Dataset excerpts
-----

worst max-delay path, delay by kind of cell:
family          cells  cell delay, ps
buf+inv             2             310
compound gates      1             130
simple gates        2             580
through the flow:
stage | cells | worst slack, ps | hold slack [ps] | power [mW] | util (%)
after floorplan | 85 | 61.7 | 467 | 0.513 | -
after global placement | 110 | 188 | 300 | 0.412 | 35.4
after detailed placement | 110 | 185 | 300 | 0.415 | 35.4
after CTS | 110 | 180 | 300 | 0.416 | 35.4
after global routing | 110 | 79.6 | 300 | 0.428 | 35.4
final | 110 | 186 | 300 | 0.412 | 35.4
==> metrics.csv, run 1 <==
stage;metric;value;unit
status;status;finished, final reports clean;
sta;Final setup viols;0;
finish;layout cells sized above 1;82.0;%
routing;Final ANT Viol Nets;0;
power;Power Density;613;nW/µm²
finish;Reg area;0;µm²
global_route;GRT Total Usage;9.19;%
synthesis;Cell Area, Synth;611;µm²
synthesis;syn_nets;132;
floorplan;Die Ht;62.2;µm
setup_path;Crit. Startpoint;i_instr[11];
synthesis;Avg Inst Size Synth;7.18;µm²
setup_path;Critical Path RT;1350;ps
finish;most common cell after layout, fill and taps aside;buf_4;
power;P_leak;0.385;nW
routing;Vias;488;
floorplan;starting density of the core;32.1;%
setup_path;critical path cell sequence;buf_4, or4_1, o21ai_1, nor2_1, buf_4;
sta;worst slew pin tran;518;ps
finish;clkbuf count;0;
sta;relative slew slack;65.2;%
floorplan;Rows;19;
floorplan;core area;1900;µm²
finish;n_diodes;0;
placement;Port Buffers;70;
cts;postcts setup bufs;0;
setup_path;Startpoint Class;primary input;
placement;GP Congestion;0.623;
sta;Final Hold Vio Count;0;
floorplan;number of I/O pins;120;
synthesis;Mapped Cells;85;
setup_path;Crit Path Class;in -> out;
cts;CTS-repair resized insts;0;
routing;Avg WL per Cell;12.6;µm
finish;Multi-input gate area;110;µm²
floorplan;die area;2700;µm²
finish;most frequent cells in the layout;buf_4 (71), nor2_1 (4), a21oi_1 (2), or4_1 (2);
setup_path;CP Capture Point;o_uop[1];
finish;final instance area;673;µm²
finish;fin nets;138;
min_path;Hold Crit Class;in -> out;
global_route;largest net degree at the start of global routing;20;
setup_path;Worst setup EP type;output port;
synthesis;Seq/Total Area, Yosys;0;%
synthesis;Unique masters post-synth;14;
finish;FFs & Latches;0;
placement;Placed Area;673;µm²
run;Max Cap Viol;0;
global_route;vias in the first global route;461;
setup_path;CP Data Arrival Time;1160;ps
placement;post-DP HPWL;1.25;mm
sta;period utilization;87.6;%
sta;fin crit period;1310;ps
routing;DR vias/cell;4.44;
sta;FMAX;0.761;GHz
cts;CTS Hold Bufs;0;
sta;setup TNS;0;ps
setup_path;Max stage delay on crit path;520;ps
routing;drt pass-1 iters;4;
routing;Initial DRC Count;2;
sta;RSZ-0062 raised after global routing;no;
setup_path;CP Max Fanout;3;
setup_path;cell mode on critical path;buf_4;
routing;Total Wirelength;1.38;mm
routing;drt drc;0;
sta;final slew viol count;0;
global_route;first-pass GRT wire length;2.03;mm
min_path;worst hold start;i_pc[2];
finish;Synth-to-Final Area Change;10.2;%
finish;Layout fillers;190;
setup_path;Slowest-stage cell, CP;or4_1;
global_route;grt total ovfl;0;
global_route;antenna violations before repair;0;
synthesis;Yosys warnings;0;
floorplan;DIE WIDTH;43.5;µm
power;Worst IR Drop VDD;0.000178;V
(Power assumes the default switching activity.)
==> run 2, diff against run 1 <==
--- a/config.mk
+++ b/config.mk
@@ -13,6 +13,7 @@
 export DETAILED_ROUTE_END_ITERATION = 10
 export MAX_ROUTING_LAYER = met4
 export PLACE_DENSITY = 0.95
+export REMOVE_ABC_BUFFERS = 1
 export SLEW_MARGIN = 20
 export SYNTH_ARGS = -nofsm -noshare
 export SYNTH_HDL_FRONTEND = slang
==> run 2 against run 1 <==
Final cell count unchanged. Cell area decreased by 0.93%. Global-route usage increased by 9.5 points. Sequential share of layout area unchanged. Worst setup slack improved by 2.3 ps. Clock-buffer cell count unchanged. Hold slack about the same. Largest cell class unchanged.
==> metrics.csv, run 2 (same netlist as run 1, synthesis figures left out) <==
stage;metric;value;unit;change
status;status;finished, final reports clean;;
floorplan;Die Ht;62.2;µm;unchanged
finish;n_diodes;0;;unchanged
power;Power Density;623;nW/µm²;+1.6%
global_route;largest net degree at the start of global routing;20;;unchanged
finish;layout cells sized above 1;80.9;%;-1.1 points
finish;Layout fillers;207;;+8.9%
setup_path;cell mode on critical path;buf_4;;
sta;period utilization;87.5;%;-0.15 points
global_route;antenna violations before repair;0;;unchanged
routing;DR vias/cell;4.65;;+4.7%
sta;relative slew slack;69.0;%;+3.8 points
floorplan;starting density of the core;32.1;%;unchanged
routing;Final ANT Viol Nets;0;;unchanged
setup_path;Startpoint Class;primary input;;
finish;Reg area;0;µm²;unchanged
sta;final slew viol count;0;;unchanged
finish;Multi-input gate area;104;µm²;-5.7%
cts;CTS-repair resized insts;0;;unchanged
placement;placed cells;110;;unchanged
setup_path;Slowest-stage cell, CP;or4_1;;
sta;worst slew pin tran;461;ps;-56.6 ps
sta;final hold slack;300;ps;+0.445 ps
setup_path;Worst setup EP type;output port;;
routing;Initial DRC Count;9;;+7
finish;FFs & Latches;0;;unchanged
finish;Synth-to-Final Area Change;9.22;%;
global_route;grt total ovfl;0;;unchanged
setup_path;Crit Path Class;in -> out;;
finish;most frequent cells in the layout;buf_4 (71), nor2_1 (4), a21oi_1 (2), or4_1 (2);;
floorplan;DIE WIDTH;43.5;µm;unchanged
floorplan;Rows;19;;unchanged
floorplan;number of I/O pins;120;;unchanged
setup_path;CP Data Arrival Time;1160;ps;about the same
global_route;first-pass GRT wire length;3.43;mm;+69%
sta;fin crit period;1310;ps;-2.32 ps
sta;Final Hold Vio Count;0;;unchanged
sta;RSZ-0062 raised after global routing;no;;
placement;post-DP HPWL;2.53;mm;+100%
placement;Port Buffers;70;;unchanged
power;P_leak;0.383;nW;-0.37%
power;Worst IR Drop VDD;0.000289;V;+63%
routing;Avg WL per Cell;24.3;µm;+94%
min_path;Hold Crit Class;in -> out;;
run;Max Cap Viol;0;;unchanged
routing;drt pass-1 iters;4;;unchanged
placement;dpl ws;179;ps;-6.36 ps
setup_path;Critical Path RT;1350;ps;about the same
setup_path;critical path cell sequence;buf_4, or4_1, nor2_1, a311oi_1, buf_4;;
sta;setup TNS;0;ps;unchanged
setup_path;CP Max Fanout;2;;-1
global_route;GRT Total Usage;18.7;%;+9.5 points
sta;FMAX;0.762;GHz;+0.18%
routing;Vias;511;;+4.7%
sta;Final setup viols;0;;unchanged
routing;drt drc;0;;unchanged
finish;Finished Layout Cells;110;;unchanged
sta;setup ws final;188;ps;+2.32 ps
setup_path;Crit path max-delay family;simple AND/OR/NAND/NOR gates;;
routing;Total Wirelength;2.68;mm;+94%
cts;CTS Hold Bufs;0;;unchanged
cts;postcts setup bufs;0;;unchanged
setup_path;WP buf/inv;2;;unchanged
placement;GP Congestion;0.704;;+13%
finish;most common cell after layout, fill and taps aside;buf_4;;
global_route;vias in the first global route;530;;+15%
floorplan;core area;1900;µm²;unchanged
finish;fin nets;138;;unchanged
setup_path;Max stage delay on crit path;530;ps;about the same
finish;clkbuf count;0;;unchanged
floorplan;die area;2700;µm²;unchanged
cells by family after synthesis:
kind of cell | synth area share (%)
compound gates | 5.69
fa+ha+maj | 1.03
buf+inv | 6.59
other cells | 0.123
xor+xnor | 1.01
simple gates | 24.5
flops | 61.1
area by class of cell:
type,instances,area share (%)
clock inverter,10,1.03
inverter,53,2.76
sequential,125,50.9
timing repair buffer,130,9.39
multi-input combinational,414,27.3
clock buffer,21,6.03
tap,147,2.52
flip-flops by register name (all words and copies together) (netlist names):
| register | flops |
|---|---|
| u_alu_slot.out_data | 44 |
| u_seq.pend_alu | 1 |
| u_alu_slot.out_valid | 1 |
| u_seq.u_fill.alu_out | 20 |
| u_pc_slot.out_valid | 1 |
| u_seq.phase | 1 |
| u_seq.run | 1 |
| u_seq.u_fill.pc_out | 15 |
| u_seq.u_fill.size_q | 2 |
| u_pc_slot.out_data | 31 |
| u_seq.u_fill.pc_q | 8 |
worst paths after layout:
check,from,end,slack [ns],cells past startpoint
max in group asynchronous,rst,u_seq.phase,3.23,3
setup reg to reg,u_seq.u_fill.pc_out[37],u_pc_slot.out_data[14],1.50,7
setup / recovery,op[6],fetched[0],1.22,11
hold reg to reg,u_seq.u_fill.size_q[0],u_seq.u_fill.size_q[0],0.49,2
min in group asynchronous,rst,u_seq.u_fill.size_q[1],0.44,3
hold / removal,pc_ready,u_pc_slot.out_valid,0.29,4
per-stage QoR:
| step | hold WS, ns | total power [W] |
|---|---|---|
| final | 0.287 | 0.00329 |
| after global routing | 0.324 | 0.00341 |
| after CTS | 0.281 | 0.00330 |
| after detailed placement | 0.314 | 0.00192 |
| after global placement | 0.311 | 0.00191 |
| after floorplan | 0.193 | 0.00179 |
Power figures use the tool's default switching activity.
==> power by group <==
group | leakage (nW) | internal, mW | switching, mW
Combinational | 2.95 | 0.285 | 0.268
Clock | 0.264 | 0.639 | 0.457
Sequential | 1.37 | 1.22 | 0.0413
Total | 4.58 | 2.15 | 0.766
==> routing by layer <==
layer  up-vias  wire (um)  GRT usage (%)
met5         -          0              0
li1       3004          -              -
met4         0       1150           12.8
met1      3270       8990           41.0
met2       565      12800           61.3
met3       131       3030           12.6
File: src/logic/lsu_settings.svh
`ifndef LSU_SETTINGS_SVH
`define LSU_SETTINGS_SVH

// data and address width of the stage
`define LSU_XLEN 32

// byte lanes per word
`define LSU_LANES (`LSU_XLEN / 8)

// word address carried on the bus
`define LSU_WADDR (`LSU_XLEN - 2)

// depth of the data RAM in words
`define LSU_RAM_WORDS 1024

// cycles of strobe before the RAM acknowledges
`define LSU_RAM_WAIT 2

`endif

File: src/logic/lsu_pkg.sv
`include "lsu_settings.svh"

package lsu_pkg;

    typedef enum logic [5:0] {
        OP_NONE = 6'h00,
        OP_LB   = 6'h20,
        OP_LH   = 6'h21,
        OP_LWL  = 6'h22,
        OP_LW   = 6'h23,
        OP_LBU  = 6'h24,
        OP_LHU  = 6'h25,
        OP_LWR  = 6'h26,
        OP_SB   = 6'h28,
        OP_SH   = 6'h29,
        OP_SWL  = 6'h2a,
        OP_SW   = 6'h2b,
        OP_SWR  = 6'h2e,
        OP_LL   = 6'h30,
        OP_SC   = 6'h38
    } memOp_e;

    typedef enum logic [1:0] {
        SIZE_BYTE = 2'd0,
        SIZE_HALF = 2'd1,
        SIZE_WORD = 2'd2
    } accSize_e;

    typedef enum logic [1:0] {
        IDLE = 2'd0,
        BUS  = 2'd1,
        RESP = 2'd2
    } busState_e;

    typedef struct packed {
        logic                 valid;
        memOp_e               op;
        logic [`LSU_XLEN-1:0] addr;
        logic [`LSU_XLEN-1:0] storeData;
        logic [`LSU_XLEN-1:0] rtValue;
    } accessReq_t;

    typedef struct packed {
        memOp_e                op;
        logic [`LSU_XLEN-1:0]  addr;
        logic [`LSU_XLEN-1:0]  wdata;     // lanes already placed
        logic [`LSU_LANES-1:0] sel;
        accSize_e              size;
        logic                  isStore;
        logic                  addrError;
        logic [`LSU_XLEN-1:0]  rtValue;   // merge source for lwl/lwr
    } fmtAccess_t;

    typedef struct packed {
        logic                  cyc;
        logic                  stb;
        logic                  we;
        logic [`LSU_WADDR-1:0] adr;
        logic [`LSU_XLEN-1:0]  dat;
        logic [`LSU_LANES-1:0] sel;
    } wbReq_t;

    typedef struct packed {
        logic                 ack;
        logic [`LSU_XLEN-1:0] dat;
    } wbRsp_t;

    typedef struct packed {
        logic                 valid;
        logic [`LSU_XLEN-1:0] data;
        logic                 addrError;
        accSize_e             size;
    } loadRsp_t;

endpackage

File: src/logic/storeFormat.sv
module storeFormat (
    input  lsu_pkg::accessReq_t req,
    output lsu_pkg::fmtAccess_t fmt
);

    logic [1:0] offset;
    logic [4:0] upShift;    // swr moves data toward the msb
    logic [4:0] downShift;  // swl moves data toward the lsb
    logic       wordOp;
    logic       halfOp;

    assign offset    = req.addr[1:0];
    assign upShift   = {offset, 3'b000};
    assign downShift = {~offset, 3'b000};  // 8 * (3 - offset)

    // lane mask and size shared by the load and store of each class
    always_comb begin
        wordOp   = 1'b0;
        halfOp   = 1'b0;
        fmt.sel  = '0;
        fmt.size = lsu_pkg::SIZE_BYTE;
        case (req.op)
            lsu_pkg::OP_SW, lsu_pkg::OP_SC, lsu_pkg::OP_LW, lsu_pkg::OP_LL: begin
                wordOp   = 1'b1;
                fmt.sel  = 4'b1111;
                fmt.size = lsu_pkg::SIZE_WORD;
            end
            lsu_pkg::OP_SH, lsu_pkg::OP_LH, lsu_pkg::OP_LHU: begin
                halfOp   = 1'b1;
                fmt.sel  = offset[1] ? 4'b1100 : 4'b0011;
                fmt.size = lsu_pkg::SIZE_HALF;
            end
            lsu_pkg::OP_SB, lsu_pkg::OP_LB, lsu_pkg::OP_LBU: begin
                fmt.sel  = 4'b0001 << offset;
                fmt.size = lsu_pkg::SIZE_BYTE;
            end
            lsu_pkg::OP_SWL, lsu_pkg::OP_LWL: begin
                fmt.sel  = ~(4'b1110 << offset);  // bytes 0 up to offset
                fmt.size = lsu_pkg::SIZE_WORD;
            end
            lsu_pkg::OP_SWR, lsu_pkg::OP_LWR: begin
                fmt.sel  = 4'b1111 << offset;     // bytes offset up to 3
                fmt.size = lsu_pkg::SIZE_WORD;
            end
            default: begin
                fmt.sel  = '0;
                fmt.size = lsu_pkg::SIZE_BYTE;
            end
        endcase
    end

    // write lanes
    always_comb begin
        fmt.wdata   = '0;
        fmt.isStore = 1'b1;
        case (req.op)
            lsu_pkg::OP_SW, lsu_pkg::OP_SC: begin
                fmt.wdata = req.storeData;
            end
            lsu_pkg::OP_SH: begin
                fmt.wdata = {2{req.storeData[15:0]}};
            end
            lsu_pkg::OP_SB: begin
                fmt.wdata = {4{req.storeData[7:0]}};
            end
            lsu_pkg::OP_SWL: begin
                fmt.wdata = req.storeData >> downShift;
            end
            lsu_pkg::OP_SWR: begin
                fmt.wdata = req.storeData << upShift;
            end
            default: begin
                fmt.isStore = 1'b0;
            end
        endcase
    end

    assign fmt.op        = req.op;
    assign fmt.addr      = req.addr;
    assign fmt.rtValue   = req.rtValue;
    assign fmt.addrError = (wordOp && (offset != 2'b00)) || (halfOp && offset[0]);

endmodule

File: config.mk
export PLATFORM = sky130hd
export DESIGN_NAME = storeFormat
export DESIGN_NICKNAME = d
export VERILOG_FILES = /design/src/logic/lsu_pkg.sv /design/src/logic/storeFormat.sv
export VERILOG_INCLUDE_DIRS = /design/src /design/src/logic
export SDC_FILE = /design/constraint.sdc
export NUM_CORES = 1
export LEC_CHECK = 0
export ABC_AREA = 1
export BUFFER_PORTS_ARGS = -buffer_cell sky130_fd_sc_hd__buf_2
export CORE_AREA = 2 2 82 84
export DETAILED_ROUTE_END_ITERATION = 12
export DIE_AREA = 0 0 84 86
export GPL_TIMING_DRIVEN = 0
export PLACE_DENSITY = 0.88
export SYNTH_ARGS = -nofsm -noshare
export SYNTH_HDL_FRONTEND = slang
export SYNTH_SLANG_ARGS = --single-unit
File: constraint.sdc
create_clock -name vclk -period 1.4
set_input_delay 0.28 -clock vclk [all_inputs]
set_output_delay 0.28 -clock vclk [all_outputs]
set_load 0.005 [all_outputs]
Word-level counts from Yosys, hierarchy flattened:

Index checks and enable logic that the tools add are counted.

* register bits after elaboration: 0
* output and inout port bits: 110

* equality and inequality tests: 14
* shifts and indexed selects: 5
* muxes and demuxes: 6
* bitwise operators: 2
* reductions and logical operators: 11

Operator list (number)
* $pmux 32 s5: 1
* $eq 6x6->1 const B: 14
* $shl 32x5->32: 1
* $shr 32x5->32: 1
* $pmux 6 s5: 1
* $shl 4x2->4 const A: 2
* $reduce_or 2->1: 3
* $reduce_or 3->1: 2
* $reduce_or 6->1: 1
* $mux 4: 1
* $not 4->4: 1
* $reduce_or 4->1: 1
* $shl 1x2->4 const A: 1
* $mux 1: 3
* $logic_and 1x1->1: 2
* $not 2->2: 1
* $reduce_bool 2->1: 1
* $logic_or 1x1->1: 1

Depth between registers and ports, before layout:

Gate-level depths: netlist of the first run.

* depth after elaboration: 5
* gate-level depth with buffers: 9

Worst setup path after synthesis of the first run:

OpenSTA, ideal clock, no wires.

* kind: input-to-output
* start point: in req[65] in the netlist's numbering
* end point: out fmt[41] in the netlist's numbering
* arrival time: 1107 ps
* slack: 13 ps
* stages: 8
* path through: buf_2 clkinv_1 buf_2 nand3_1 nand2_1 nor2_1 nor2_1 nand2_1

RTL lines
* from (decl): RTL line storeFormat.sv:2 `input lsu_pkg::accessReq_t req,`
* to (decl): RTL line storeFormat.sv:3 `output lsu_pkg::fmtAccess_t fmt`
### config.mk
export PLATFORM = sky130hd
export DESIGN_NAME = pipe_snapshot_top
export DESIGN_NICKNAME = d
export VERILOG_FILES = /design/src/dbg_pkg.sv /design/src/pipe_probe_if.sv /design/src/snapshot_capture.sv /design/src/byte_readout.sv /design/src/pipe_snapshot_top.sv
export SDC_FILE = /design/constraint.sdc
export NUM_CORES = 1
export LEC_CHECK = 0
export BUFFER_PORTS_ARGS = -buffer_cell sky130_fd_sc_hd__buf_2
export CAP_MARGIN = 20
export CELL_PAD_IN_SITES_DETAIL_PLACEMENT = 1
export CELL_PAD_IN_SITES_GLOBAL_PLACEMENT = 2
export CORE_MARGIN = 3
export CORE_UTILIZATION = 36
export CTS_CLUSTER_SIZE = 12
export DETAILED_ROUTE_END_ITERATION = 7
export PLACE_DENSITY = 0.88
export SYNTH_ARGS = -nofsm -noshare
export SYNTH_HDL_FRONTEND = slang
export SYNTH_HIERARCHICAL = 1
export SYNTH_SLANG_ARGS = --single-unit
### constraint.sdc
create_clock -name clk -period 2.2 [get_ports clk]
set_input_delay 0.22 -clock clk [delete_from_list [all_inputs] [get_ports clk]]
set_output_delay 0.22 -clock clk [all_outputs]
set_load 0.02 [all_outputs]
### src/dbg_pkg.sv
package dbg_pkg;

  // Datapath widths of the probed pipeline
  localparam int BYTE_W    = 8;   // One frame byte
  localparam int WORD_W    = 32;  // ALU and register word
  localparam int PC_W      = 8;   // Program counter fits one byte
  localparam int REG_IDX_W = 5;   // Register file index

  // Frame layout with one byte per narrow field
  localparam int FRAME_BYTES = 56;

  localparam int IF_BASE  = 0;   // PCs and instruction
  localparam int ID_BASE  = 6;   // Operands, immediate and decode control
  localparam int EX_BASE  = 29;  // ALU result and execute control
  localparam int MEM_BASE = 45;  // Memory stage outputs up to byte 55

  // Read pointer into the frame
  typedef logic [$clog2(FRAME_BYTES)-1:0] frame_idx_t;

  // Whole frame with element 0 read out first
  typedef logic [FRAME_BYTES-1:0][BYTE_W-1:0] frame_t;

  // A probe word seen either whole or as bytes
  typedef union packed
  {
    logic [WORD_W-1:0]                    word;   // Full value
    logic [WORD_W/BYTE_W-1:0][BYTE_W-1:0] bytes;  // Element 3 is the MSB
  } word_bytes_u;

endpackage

-----

- Task requirements: Reproduce every line above that contains the string "clean".

- Exercise answer:
status;status;finished, final reports clean;
status;status;finished, final reports clean;;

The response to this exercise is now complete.